● TASK TO CARRY OUT: In the data below, find every line that has the string "inverters", and copy it.

Stored items
━━━━━━

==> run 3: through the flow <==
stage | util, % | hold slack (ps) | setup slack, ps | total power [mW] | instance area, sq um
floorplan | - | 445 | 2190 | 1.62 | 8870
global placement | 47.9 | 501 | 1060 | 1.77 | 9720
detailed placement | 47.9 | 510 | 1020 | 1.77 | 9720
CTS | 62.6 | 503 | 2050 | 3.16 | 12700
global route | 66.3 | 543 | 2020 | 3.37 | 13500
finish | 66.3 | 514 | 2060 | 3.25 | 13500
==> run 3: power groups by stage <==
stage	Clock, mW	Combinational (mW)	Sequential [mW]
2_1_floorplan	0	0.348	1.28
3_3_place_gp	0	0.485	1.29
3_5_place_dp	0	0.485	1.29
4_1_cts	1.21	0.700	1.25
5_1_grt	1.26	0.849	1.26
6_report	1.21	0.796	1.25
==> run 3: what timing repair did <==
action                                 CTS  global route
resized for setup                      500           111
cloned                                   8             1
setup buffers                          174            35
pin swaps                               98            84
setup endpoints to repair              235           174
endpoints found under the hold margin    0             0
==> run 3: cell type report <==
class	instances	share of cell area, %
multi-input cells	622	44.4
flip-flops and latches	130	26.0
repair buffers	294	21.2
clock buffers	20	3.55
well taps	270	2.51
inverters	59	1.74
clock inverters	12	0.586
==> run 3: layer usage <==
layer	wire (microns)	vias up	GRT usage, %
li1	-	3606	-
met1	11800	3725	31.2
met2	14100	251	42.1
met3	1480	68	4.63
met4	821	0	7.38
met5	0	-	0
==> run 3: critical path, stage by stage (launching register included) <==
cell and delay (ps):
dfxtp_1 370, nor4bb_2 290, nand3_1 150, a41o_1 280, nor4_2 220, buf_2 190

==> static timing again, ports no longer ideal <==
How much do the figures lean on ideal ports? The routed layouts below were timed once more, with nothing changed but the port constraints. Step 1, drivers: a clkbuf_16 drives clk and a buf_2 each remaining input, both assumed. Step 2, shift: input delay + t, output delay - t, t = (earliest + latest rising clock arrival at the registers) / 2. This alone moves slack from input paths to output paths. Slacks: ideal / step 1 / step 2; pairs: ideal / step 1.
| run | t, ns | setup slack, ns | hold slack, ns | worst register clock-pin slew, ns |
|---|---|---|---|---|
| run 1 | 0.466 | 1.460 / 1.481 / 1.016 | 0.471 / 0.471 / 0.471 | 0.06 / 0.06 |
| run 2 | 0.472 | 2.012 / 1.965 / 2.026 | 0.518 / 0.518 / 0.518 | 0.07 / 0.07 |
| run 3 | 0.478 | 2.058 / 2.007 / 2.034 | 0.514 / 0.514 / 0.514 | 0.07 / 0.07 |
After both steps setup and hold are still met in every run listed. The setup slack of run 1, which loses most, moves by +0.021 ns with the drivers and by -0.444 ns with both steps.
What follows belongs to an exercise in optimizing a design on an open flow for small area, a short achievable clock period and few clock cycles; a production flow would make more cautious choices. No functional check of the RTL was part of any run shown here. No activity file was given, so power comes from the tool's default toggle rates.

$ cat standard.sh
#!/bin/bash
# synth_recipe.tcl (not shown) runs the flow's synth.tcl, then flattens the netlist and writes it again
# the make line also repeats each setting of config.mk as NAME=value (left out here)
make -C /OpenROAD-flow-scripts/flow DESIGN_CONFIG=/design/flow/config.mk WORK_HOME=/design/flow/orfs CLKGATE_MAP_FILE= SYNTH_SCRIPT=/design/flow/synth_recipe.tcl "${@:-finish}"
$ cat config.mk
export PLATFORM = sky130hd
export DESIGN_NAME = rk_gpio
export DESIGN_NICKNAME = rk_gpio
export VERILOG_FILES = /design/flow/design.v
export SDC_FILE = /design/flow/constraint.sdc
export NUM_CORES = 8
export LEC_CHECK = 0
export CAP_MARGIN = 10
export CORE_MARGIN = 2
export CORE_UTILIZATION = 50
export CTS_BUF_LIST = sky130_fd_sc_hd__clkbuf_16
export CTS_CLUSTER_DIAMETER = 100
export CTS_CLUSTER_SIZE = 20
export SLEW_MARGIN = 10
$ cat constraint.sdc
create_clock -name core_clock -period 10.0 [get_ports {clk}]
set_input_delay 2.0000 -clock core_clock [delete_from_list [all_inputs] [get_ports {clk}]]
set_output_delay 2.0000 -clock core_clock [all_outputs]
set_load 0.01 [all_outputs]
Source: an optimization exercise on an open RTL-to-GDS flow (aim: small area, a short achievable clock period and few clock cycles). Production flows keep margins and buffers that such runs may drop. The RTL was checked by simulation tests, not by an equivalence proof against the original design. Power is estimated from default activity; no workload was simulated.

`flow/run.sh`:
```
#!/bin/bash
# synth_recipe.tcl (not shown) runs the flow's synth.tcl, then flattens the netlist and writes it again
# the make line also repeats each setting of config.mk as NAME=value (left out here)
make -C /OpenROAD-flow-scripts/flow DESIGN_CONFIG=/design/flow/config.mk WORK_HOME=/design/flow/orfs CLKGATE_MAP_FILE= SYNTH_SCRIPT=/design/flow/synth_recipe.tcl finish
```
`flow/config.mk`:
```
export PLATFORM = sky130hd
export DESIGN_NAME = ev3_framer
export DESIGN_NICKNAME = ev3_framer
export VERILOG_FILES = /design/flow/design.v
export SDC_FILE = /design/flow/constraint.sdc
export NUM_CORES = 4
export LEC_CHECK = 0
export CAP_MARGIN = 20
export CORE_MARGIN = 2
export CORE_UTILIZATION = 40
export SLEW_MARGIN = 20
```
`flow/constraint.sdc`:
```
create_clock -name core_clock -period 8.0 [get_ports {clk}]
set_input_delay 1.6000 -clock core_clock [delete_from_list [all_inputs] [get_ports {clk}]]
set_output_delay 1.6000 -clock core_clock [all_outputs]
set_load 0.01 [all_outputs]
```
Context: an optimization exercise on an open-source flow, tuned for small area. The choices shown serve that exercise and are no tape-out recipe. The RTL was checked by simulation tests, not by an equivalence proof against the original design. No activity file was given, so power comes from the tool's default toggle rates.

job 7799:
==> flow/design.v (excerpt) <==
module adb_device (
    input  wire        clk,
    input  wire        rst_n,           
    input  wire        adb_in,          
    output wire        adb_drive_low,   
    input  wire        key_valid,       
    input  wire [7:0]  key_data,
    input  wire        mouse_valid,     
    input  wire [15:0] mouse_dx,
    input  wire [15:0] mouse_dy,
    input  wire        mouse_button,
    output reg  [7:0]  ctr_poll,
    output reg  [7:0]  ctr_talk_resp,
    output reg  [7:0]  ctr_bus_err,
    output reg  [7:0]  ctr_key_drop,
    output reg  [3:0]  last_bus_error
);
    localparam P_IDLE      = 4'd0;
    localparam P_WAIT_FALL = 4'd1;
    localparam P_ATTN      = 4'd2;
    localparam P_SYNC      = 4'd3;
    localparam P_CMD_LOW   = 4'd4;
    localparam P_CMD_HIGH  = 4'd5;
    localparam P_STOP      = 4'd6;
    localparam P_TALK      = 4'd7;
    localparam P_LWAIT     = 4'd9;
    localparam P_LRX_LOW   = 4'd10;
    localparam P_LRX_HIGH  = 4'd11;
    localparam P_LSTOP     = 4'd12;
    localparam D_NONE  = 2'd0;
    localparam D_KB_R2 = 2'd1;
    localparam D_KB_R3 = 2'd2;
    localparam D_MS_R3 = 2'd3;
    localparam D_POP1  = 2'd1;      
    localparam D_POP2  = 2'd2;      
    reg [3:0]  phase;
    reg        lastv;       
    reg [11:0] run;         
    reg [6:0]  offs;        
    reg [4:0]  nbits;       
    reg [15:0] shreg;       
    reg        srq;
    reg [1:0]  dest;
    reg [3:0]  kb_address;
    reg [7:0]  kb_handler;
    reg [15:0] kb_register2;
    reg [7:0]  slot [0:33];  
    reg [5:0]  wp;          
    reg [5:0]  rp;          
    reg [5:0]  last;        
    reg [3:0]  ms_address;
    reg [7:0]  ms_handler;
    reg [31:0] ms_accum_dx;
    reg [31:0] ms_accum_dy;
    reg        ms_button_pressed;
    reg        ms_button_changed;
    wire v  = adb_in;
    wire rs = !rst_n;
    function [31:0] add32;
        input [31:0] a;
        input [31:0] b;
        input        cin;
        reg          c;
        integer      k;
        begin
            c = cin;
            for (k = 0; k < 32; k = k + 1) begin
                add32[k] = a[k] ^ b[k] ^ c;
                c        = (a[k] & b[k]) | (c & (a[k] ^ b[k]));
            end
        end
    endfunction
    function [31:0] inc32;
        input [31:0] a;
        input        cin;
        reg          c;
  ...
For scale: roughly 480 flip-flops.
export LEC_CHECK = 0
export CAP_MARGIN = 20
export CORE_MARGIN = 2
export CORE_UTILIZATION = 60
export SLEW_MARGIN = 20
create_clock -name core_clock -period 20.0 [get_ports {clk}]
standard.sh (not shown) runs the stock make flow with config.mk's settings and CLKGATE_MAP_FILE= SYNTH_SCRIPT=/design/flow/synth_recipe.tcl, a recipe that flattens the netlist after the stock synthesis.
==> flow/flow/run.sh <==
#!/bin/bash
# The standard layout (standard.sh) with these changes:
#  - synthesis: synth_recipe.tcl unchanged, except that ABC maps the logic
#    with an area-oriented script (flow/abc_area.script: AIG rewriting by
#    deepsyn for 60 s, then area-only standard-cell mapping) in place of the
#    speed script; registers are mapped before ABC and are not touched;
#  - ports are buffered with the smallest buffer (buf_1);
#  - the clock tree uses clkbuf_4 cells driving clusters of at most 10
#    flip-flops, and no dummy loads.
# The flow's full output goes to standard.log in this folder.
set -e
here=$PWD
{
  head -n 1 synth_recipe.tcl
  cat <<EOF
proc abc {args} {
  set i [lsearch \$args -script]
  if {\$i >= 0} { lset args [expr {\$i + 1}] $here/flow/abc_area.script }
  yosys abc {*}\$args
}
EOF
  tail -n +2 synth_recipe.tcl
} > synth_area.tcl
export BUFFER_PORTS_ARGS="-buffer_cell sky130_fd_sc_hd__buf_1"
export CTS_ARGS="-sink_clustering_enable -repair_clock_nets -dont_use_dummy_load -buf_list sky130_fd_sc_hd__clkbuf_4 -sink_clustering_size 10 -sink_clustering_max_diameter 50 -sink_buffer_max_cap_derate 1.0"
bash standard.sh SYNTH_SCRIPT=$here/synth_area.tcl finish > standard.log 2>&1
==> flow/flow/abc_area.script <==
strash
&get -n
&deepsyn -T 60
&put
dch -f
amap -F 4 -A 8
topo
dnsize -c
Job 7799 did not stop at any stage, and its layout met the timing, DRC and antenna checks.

━━━━━━

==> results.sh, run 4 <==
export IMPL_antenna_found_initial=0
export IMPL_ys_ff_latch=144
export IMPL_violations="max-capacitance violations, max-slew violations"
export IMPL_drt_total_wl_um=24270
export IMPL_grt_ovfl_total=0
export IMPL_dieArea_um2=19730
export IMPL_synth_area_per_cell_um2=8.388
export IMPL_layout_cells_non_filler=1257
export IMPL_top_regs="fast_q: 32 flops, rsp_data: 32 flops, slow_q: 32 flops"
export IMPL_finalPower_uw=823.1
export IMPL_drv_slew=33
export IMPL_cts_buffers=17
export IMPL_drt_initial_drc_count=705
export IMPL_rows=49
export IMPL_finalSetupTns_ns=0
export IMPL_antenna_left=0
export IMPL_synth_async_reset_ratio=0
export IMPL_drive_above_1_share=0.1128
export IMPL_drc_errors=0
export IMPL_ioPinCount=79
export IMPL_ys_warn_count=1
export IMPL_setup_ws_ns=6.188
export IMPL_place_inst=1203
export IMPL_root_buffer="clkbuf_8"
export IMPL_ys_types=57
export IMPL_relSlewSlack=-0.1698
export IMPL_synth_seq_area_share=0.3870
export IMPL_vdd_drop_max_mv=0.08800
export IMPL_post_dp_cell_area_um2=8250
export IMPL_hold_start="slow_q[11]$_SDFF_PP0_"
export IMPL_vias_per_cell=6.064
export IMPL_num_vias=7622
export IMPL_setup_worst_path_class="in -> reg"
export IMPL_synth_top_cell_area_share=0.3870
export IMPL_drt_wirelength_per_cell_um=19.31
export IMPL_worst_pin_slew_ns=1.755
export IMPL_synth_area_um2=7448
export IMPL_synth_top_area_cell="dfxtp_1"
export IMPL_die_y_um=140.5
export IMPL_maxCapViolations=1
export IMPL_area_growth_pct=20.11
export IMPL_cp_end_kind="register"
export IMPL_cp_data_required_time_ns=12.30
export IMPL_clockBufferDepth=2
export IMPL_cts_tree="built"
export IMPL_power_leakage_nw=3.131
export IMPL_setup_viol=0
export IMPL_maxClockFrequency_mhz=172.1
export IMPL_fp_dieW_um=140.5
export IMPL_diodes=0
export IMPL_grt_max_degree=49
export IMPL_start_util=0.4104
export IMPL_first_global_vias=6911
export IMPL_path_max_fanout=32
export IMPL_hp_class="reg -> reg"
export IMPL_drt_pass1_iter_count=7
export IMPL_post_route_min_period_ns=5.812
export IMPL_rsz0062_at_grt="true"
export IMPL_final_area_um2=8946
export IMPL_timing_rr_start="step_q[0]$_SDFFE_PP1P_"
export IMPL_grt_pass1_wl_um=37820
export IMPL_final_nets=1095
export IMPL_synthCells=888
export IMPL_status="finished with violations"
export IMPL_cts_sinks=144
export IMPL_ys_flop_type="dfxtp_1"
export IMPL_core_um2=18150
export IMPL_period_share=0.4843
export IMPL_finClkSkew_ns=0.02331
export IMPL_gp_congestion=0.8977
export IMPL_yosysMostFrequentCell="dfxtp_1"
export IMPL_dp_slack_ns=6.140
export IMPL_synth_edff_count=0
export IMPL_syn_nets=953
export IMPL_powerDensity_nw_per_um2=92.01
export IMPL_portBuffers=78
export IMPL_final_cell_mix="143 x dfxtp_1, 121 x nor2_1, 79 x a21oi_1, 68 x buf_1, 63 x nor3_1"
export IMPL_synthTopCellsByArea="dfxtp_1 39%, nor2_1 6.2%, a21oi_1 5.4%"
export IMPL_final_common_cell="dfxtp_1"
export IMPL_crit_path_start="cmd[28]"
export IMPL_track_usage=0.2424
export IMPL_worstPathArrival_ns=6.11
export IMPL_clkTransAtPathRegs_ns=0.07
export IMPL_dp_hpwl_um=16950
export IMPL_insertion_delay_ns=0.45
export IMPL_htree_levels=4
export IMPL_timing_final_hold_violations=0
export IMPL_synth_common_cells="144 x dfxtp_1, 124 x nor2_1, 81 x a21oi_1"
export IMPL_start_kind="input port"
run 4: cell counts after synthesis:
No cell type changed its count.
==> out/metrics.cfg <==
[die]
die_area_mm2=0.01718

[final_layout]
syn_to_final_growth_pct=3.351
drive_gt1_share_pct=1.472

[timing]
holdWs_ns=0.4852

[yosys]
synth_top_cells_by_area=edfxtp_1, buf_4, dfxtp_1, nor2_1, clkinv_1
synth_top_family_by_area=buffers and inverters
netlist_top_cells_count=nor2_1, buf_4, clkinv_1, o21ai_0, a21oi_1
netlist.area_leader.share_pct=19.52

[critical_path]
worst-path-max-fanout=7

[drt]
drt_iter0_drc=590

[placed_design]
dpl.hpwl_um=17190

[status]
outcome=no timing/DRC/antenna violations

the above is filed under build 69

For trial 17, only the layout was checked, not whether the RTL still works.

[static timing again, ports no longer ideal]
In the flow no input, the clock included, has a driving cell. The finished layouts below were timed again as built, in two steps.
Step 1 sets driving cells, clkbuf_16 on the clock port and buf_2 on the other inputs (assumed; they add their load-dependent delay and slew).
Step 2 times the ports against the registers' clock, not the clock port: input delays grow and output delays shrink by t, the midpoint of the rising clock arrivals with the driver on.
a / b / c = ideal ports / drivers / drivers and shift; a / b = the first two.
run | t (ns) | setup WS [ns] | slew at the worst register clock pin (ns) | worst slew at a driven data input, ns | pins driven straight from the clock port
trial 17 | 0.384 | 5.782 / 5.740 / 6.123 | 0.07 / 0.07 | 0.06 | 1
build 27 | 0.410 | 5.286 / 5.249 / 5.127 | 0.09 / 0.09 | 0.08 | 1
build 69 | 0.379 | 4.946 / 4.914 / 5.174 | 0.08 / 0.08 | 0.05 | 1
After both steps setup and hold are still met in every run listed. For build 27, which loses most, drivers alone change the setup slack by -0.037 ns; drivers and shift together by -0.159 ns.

━━━━━━

● FINAL ANSWER:
inverters	59	1.74
clock inverters	12	0.586
synth_top_family_by_area=buffers and inverters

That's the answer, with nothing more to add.